Not all IT specialists involved in the network configuration process were full-time employees of the customer, there was also outsourced support. OpenVPN was configured by just an external engineer. I requested that he give me remote access and configuration files. There were no special problems. I received the information within a week, after connecting to the equipment. If there were questions, I solved them with the local administrator. Several sections of configurations from the Linuxoid met several times, and in order to understand them, I had to connect my colleagues. These were traces of the very mythical admin who launched everything like a clock many years ago.
In the second step, I requested the configuration of the proxy server and OpenSSL VPN server, which I subsequently analyzed. It took about another week.
Stage Three. He climbed onto all the hardware and looked. This is an optional procedure in such an audit. In principle, everything should be in the configuration file. However, there are such things that you can’t just see it. Some of the hardware was turned off, some in the forwarded documents showed the default settings, not the actual ones. Nobody kept a list of these settings; they were not indicated anywhere. Therefore, it was better to check everything manually. So did. On each interface of the equipment of any vendor, statistics are received and sent traffic. If the statistics are zero, it is clear that the equipment is not used and can be turned off. There were also interfaces where the counters were not zero, but nothing was connected to the equipment. I reset the traffic counters and checked if the number of bytes through the interface increased or not. Если спустя две недели через этот интерфейс ничего не передавалось, то можно сделать предварительный вывод, что он не использовался.

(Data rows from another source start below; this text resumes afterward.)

[src/rtl/pio_pkg.sv]
// Package: shared widths, register addresses and the direction record
// used by the parallel port. Assumes an 8-bit bus and 8-bit ports.
package pio_pkg;
    localparam int PIO_W   = 8;
    localparam int HALF_W  = PIO_W / 2;

    typedef enum logic [1:0] {
        SEL_PORT_A = 2'b00,
        SEL_PORT_B = 2'b01,
        SEL_PORT_C = 2'b10,
        SEL_CTRL   = 2'b11
    } pio_sel_e;

    // One bit per group; 1 means the group is an input.
    typedef struct packed {
        logic a_in;
        logic chi_in;
        logic b_in;
        logic clo_in;
    } pio_dir_t;
endpackage

[src/rtl/pio_cfg_reg.sv]
// Configuration register: holds the four group directions. It takes the
// command flag and the four direction bits already extracted from the
// control word; the mode fields never reach it, because they have no effect.
// Assumes the caller qualifies cfg_wr with select, write and the control address.
module pio_cfg_reg
    import pio_pkg::*;
(
    input  logic     clk,
    input  logic     rst_n,
    input  logic     cfg_wr,
    input  logic     cmd_flag,
    input  pio_dir_t dir_new,
    output pio_dir_t dir,
    output logic     cfg_clear
);
    // A configuration command is a control write with its flag set.
    assign cfg_clear = cfg_wr & cmd_flag;

    // Purpose: load directions on a command; reset makes all groups inputs.
    always_ff @(posedge clk) begin
        if (!rst_n)
            dir <= '{a_in: 1'b1, chi_in: 1'b1, b_in: 1'b1, clo_in: 1'b1};
        else if (cfg_clear)
            dir <= dir_new;
    end


    ignored_ctrl_chk: assert property (@(posedge clk) disable iff (!rst_n)
        (cfg_wr && !cmd_flag) |=> $stable(dir));


    dir_load_chk: assert property (@(posedge clk) disable iff (!rst_n)
        cfg_clear |=> (dir == $past(dir_new)));
endmodule

[src/rtl/pio_port_latch.sv]
// Output latch for one group of pins. It is written by data writes and
// cleared by configuration commands. Clearing takes priority over writing.
// Assumes the caller decodes the write enable for this group.
module pio_port_latch #(
    parameter int W = 8
) (
    input  logic         clk,
    input  logic         rst_n,
    input  logic         clear,
    input  logic         we,
    input  logic [W-1:0] d,
    output logic [W-1:0] q
);
    // Purpose: hold the last written value; clear on reset or a command.
    always_ff @(posedge clk) begin
        if (!rst_n || clear)
            q <= '0;
        else if (we)
            q <= d;
    end


    latch_clear_chk: assert property (@(posedge clk) disable iff (!rst_n)
        clear |=> (q == '0));


    latch_write_chk: assert property (@(posedge clk) disable iff (!rst_n)
        (we && !clear) |=> (q == $past(d)));
endmodule

[src/rtl/pio_port_unit.sv]
// Top of the parallel port: decodes bus writes, holds the configuration
// and the latches, and registers the read data. Assumes the pin inputs
// are already synchronous to clk.
module pio_port_unit
    import pio_pkg::*;
(
    input  logic              clk,
    input  logic              rst_n,
    input  logic              bus_sel,
    input  logic              bus_rd,
    input  logic              bus_wr,
    input  logic [1:0]        bus_addr,
    input  logic [PIO_W-1:0]  bus_wdata,
    output logic [PIO_W-1:0]  bus_rdata,
    input  logic [PIO_W-1:0]  pa_pins_in,
    output logic [PIO_W-1:0]  pa_drive,
    output logic [PIO_W-1:0]  pa_oe,
    input  logic [PIO_W-1:0]  pb_pins_in,
    output logic [PIO_W-1:0]  pb_drive,
    output logic [PIO_W-1:0]  pb_oe,
    input  logic [PIO_W-1:0]  pc_pins_in,
    output logic [PIO_W-1:0]  pc_drive,
    output logic [PIO_W-1:0]  pc_oe
);
    pio_dir_t         dir;
    logic             cfg_clear;
    logic             wr_any;
    logic             rd_any;
    logic [PIO_W-1:0] a_q;
    logic [PIO_W-1:0] b_q;
    logic [PIO_W-1:0] rd_val;
    logic [1:0]       c_in_half;

    assign wr_any = bus_sel & bus_wr;
    assign rd_any = bus_sel & bus_rd;

    pio_cfg_reg u_cfg (
        .clk      (clk),
        .rst_n    (rst_n),
        .cfg_wr   (wr_any && bus_addr == SEL_CTRL),
        .cmd_flag (bus_wdata[7]),
        .dir_new  ('{a_in: bus_wdata[4], chi_in: bus_wdata[3],
                     b_in: bus_wdata[1], clo_in: bus_wdata[0]}),
        .dir      (dir),
        .cfg_clear(cfg_clear)
    );

    pio_port_latch #(.W(PIO_W)) u_lat_a (
        .clk(clk), .rst_n(rst_n), .clear(cfg_clear),
        .we(wr_any && bus_addr == SEL_PORT_A), .d(bus_wdata), .q(a_q)
    );

    pio_port_latch #(.W(PIO_W)) u_lat_b (
        .clk(clk), .rst_n(rst_n), .clear(cfg_clear),
        .we(wr_any && bus_addr == SEL_PORT_B), .d(bus_wdata), .q(b_q)
    );

    // Port C low (h=0) and high (h=1) nibbles follow the same pattern.
    assign c_in_half = {dir.chi_in, dir.clo_in};

    for (genvar h = 0; h < 2; h++) begin : g_chalf
        logic [HALF_W-1:0] c_q;
        pio_port_latch #(.W(HALF_W)) u_lat_c (
            .clk(clk), .rst_n(rst_n), .clear(cfg_clear),
            .we(wr_any && bus_addr == SEL_PORT_C),
            .d(bus_wdata[h*HALF_W +: HALF_W]), .q(c_q)
        );
        assign pc_drive[h*HALF_W +: HALF_W] = c_q;
        assign pc_oe[h*HALF_W +: HALF_W]    = {HALF_W{~c_in_half[h]}};
    end

    assign pa_drive = a_q;
    assign pb_drive = b_q;
    assign pa_oe    = {PIO_W{~dir.a_in}};
    assign pb_oe    = {PIO_W{~dir.b_in}};

    // Purpose: pick the read source; input groups return pins, outputs latches.
    always_comb begin
        unique case (bus_addr)
            SEL_PORT_A: rd_val = dir.a_in ? pa_pins_in : a_q;
            SEL_PORT_B: rd_val = dir.b_in ? pb_pins_in : b_q;
            SEL_PORT_C: begin
                rd_val[PIO_W-1:HALF_W] = dir.chi_in ? pc_pins_in[PIO_W-1:HALF_W]
                                                    : pc_drive[PIO_W-1:HALF_W];
                rd_val[HALF_W-1:0]     = dir.clo_in ? pc_pins_in[HALF_W-1:0]
                                                    : pc_drive[HALF_W-1:0];
            end
            default:    rd_val = '0;
        endcase
    end

    // Purpose: register read data on an accepted read.
    always_ff @(posedge clk) begin
        if (!rst_n)
            bus_rdata <= '0;
        else if (rd_any)
            bus_rdata <= rd_val;
    end


    ctrl_read_zero_chk: assert property (@(posedge clk) disable iff (!rst_n)
        (rd_any && bus_addr == SEL_CTRL) |=> (bus_rdata == '0));


    input_read_chk: assert property (@(posedge clk) disable iff (!rst_n)
        (rd_any && bus_addr == SEL_PORT_A && pa_oe == '0)
        |=> (bus_rdata == $past(pa_pins_in)));


    rdata_hold_chk: assert property (@(posedge clk) disable iff (!rst_n)
        (!rd_any && !$past(!rst_n)) |=> $stable(bus_rdata));
endmodule

[config.mk]
export PLATFORM = sky130hd
export DESIGN_NAME = pio_port_unit
export DESIGN_NICKNAME = d
export VERILOG_FILES = /design/src/rtl/pio_pkg.sv /design/src/rtl/pio_cfg_reg.sv /design/src/rtl/pio_port_latch.sv /design/src/rtl/pio_port_unit.sv
export SDC_FILE = /design/constraint.sdc
export NUM_CORES = 1
export LEC_CHECK = 0
export BUFFER_PORTS_ARGS = -buffer_cell sky130_fd_sc_hd__buf_4
export CORE_MARGIN = 2
export CORE_UTILIZATION = 40
export DETAILED_ROUTE_END_ITERATION = 8
export GPL_TIMING_DRIVEN = 0
export PLACE_DENSITY = 0.7
export SKIP_LAST_GASP = 1
export SLEW_MARGIN = 20
export SYNTH_ARGS = -nofsm -noshare
export SYNTH_HDL_FRONTEND = slang
export SYNTH_HIERARCHICAL = 1
export SYNTH_SLANG_ARGS = --single-unit
export TNS_END_PERCENT = 20
[constraint.sdc]
create_clock -name clk -period 2.9 [get_ports clk]
set_clock_uncertainty 0.05 [all_clocks]
set_input_delay 0.58 -clock clk [delete_from_list [all_inputs] [get_ports clk]]
set_output_delay 0.58 -clock clk [all_outputs]
set_load 0.005 [all_outputs]
==> results.md <==
- Status: completed
- Worst Hold Class: flip-flop to flip-flop
- IO Port Bufs: 94
- CTS tree: built
- Synthesis Warnings: 6
- Clock-pin slew on the worst setup and hold paths: 0.07 ns
- R2R depth: 4
- Clk root buf: clkbuf_8
- Worst hold endpoint: u_cfg/dir[2]
- Largest cells by area after synthesis: dfxtp_1 35%, mux2i_1 24%, buf_4 8.9%, nor2_1 5.2%, o2bb2ai_2 5.2%
- Layout cells sized above 1: between 40% and 50%
- CTS buffer count: 5
- Hold path depth: 2
- Synth-to-Final Area Change: 43.57%
- Synth cell types: 22
- Worst vdd ir: 0.2407 mV
- EDFF count, synth: 0
- Minimum clock period: 1.877 ns
- Critical path required time: 2.27 ns
- Synth Register Bits: 36
- Syn Nets: about 250
- First-pass DRT Iterations: 4
- # DRC: 0
- Pins Over Slew Limit: 0
- CTS HTree Levels: 2
- IO Count: 95
- Setup-failing EPs final: 0
- Core ar.: 4817 um^2
- Congestion Overflow GR: 0
- Post-synthesis sequential area ratio: 35.45%
- Critical path launch point: u_cfg/dir[1]
- CP startpoint kind: flip-flop
- Mapped Cells: 208
- HPWL Detailed: 4257 um
- Via Count: 1757
- DRT iter0 DRCs: 71
- Critical path peak fanout: 9
- Pin count of the biggest net entering global routing: 11
- Area of the mapped netlist: 2033 um^2
- Power Density: 368.5 nW/um^2
- Starting Density: a little over two fifths
- Flop-to-flop setup slack: 1.60 ns
- Clock tree buffer depth: 2
- Post-DR vias/cell: ~4.7
- Nets: 348
- Top-area cell type share of the netlist area: 35.45%
- Chip Width: ~75 um
- Synth area leader: dfxtp_1
- Setup crit end kind: primary output
- Reg-to-Reg Start: u_cfg/dir[0]
- Final Cell Area: 2919 um^2
- Height of the die: 75.30 um
- GRT Total Usage: 19.35%
- Max_slew headroom: 74.45%
- Arrival time at the worst endpoint: roughly 1.3 ns
- R2r endpoint: bus_rdata[3]
- Syn_area_per_cell: 9.775 um^2
- Antenna violations before repair: 0
- Skew-Pair Late Insertion Delay: 0.28 ns
- Row Count: 25
- CTS resizes: 0
- P_leak: 1.553 nW
- Critical path type: flip-flop to primary output
- Fill count: between 400 and 500
- Vias in the first global route: between 1500 and 2000
- CTS sink cnt: 36
- Unrepaired setup endpoints after global routing: no
- Dpl cell area: 2823 um^2
- Hold Vio Cnt, Final: 0
- Min-delay src: u_cfg/dir[2]
- Worst-Margin Slew: about 0.38 ns
- GP Congestion: 0.7940
- DRT Wirelength: 5350 um
- Max-Cap Viols: 0
- Die area: roughly 5700 um^2
- Fin crit share: 64.72%
- Synth Flop Type: dfxtp_1
- First-pass GRT wire length: 8135 um
- Wire per inst: 14.23 um
- # hold bufs at CTS: 0
- # diodes: 0
- # Post-CTS Setup Buffers: 0
- Antenna viol nets, final: 0
- Most frequent cells after synthesis: 48 x mux2i_1, 36 x dfxtp_1, 28 x nor2_1
- Fmax: between 500 and 600 MHz
- Synth async-reset ratio: 0%
- Top-count cell post-synth: mux2i_1
- Setup_tns: 0 ns
## through the flow
| step | hold WS, ns | std cells | setup WS [ns] | total power, W | util, % |
|---|---|---|---|---|---|
| floorplan | 0.4114 | 208 | 1.268 | 0.0006155 | - |
| CTS | 0.4424 | 376 | 0.9948 | 0.001092 | 60.60 |
| finish | 0.4385 | 376 | 1.023 | 0.001076 | 60.60 |
| detailed placement | 0.4275 | 369 | 0.8705 | 0.0007112 | 58.60 |
| global placement | 0.4277 | 369 | 0.8541 | 0.0007097 | 58.60 |
| global route | 0.4727 | 376 | 0.9208 | 0.001139 | 60.60 |
## final cells by class
class	count	area (um^2)	area share, %
clock buffers	7	96.34	3.300
repair buffers	94	705.7	24.17
plain buffers	36	264.0	9.044
well taps	67	83.83	2.872
inverters	8	30.03	1.029
multi-input cells	128	1018	34.89
flip-flops and latches	36	720.7	24.69
## state kept, by name, summed over array words and instances, names as in the netlist
signal and count:
u_lat_b/q 8, u_cfg/dir 4, bus_rdata 8, g_chalf.u_lat_c/q 8, u_lat_a/q 8
## worst max-delay path: stages (launching register included)
cell,delay (ns)
dfxtp_1,0.33
buf_4,0.20
inv_1,0.15
buf_4,0.16
buf_4,0.12
## cell families after synthesis
family          Yosys count  synth area share [%]
simple gates             51                 11.75
mux                      48                 23.63
buf+inv                  44                 14.46
flops                    36                 35.45
compound gates           29                 14.71
## where the power goes
part / leakage, nW / switching, W / total [W] / internal (W)
Combinational: 1.21 / 0.0000821 / 0.000185 / 0.000103
Sequential: 0.292 / 0.00000816 / 0.000514 / 0.000506
Clock: 0.0503 / 0.000166 / 0.000377 / 0.000211
Total: 1.55 / 0.000256 / 0.00108 / 0.000820
## cell usage in the layout, fill, tap and decap left out, drive strengths merged
cell type / instances
and2: 9
nor2: 28
dfxtp: 36
nand3: 4
nand2: 3
or2: 1
o22ai: 8
clkbuf: 12
o221a: 8
a21oi: 1
buf: 125
inv: 8
mux2i: 48
o211ai: 4
nand2b: 6
o2bb2ai: 8
## worst max path at each step
stage,end,slack (ns),cells after the start
final,pb_oe[6],1.02,4
after CTS,pa_oe[2],0.99,4
after global placement,u_lat_a/q[0],0.85,8
after detailed placement,u_lat_a/q[3],0.87,8
after floorplan,u_lat_a/q[0],1.27,7
after global routing,pb_oe[7],0.92,4
## per-layer routing
metal | global-route usage (%) | part of all wire, % | vias to the layer above
met3 | 3.439 | 5.7 | 2
met4 | 7.797 | 0.80 | 0
met5 | 0 | 0 | -
met1 | 27.25 | 48 | 794
met2 | 29.47 | 46 | 51
li1 | - | - | 910
Power figures use the tool's default switching activity.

I also watched what protocols there are, how authentication was configured. Conducted a full audit on each "piece of hardware": remote access protocols, protocol settings, authentication, authorization, whether interfaces are turned on / off, NAT, Wi-Fi - that's all. Access lists on routers are very important. Either they were not, or they were very basic. It took three weeks to complete the reports. And, yes, I still checked the OS, firmware versions, is it possible to upgrade and get more modern functionality, is there a suitable version.
The fourth stage - aggregated information and made recommendations for each "piece of hardware".
How did they survive?
Most likely - on the principle of the Elusive Joe. 5 years of luck ended in a hack, about which it became known. Much more interesting is how they over the past five years did not pick up another epidemic of blockers or catch miners or random DDoS that would “put” them?
In general, I can say that small companies (especially different industries in distant regions) live like that. Even private small banks sometimes work like this, colleagues told such tales. But here is a company of this size and with such a turnover - very strange. Elementary, all competitors should be gentlemen, so as not to put their infrastructure on one left.
How did the story end
They are now buying again modern equipment at the corporate level. There will be a couple of firewalls, there will be new, more functional routers, there will be the correct settings and rules for allowed traffic. Internet access routing will go through the main server node for the whole country, because a couple of firewalls are only there. Already, they have closed all unused ports and generally updated the settings. Update firmware where possible.
The new switches will have centralized authentication, logging, and delimitation of the rights of users to manage. The support will finally have different accounts - now they work one at a time. If you delete the config now and reboot the device, no one will know who it was.
After that, they will slowly save up for DLP and other features.